Часть 1
7 октября 2019 г. в 12:04
Губы у него прохладные, замечает Цзинь Гуаншань, отстраняясь. И твердые. В прозрачных, словно стекло, глазах Цинхэн-цзюня стоит немой вопрос.
Что. Ты. Делаешь.
Тело у него до предела напряженное, и Цзинь Гуаншаня посещает неуместное ощущение, будто он лежит на дереве. Изумрудная трава площадки для медитаций покрыта росой, и кончик лобной ленты Цинхэн-цзюня, запутавшийся между травинок, насквозь промок. Цзинь Гуаншань мгновение раздумывает — подняться или поцеловать еще раз, — и в конце концов целует.
Ну же, ответь, впусти меня... Язык настойчиво скользит по чужим сомкнутым губам, вылизывает, тыкается, но все бесполезно.
Цинхэн-цзюнь словно бы даже и не выходит из медитации — как сидел до того как Цзинь Гуаншань повалил его и налег сверху, так теперь и лежит — бесстрастный, будто каменный.
«Ты!..» — в сердцах думает Цзинь Гуаншань и наконец скатывается в сторону. Трава мокрая, небо белесое от рассветных лучей. За ветви сосны цепляются перистые облака.

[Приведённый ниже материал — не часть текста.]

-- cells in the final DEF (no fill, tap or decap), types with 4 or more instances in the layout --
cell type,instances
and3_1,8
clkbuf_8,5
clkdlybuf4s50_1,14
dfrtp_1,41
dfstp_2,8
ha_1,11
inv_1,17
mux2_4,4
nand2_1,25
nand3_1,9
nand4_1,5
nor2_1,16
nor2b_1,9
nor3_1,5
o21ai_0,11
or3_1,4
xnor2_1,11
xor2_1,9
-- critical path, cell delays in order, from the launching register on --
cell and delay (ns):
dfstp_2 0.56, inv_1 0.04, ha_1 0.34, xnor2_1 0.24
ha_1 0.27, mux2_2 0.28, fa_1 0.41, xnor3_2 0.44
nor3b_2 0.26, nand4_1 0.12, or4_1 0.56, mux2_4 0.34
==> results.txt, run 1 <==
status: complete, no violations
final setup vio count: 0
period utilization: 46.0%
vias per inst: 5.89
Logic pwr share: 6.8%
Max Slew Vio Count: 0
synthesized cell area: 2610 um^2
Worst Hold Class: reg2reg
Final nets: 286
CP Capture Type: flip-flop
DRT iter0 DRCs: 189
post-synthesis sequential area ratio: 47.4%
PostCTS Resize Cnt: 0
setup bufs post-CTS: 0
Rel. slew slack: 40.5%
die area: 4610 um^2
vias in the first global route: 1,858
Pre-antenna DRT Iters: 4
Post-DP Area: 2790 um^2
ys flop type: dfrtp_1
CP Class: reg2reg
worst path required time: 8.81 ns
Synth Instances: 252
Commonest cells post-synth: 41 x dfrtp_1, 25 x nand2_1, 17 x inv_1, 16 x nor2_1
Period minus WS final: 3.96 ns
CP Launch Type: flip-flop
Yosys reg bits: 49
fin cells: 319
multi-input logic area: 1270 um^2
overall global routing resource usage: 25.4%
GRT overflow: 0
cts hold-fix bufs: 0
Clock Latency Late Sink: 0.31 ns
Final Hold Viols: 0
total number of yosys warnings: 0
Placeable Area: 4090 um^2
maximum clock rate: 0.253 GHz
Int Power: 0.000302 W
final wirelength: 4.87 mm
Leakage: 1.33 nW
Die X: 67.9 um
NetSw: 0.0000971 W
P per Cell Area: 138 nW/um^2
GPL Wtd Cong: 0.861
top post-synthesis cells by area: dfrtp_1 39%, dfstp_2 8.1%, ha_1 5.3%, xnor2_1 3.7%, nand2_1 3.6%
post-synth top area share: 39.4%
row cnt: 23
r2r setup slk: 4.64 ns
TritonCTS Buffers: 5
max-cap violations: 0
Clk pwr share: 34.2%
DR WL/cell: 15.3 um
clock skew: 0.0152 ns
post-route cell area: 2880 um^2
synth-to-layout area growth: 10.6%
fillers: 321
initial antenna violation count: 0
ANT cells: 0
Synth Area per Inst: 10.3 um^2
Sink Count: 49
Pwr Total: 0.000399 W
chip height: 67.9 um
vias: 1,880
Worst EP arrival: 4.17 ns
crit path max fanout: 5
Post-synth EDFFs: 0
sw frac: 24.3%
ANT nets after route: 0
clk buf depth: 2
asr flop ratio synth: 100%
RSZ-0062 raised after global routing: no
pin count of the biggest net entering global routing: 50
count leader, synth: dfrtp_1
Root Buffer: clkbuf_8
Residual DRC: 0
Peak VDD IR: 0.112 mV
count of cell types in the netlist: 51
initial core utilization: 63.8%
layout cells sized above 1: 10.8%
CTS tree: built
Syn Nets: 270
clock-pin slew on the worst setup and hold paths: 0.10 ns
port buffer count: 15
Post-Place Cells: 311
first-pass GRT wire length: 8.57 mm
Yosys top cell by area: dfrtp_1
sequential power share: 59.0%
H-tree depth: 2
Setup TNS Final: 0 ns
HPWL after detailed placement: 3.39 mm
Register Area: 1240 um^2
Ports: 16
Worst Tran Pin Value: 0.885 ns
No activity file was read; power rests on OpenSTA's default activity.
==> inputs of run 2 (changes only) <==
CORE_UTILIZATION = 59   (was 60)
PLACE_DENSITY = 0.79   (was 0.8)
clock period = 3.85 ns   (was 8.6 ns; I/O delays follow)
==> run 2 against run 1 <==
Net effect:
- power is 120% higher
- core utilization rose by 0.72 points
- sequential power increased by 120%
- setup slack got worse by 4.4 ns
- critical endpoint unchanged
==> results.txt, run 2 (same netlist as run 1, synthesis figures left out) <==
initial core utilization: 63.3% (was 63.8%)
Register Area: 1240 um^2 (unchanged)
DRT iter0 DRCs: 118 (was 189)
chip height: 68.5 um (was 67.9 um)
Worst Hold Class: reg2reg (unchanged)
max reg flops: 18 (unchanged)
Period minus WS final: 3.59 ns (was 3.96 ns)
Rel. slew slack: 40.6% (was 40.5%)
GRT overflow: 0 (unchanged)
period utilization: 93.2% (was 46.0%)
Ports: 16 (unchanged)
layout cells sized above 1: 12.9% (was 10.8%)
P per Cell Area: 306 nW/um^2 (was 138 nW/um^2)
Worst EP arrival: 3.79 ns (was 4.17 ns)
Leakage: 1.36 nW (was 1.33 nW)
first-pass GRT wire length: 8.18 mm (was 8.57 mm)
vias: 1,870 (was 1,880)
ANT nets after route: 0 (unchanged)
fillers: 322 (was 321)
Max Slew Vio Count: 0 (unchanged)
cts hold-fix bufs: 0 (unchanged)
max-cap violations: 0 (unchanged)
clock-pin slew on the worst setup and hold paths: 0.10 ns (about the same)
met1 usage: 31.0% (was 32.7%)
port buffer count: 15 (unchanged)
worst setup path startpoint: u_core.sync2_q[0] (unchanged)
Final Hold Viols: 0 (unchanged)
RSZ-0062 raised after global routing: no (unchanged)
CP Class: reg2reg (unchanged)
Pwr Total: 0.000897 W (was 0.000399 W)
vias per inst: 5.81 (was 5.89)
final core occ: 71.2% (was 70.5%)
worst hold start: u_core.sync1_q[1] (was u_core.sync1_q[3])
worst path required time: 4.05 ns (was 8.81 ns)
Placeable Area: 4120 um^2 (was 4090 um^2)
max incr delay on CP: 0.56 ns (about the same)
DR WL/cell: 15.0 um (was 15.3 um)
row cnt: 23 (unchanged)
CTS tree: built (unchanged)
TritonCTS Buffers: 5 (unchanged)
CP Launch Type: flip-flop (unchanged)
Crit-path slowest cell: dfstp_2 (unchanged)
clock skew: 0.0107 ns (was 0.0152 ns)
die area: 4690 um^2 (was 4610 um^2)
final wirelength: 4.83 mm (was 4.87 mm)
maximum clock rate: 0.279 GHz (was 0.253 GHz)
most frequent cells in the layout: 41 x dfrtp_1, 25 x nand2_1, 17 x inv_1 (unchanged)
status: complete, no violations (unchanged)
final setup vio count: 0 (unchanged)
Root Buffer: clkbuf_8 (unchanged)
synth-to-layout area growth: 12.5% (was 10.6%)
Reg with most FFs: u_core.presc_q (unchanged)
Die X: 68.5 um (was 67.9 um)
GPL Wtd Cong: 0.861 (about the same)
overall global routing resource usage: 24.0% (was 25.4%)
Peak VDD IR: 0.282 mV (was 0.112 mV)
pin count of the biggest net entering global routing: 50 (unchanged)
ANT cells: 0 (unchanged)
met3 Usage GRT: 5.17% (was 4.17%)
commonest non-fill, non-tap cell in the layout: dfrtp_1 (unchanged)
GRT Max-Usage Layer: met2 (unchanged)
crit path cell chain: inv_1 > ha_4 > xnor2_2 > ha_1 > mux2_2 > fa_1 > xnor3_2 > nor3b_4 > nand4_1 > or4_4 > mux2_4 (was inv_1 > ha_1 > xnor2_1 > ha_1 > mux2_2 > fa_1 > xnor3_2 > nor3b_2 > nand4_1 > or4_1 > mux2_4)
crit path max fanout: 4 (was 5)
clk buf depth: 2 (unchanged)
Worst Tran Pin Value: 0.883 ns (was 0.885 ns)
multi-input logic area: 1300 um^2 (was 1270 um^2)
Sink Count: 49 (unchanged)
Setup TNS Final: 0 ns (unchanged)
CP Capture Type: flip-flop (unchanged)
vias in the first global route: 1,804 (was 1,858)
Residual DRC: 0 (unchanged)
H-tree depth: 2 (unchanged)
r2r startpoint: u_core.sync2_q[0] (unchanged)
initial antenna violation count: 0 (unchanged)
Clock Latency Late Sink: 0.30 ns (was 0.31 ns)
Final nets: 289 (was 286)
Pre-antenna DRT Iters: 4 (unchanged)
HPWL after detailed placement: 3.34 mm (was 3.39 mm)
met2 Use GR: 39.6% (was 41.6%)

Он смотрит в небо и вспоминает. Вот он впервые видит Цинхэн-цзюня, старшего сына главы клана. Учебная комната, прямая спина впереди, концы лобной ленты лежат настолько ровно, что он кажется не человеком — а статуей божества. Невозможно удержаться, и пока Цинхэн-цзюнь прилежно пишет, Цзинь Гуаншань завязывает кончики в бант. Взгляд, который бросает на него через плечо Цинхэн-цзюнь, когда кисть ложится на подставку, убийственен.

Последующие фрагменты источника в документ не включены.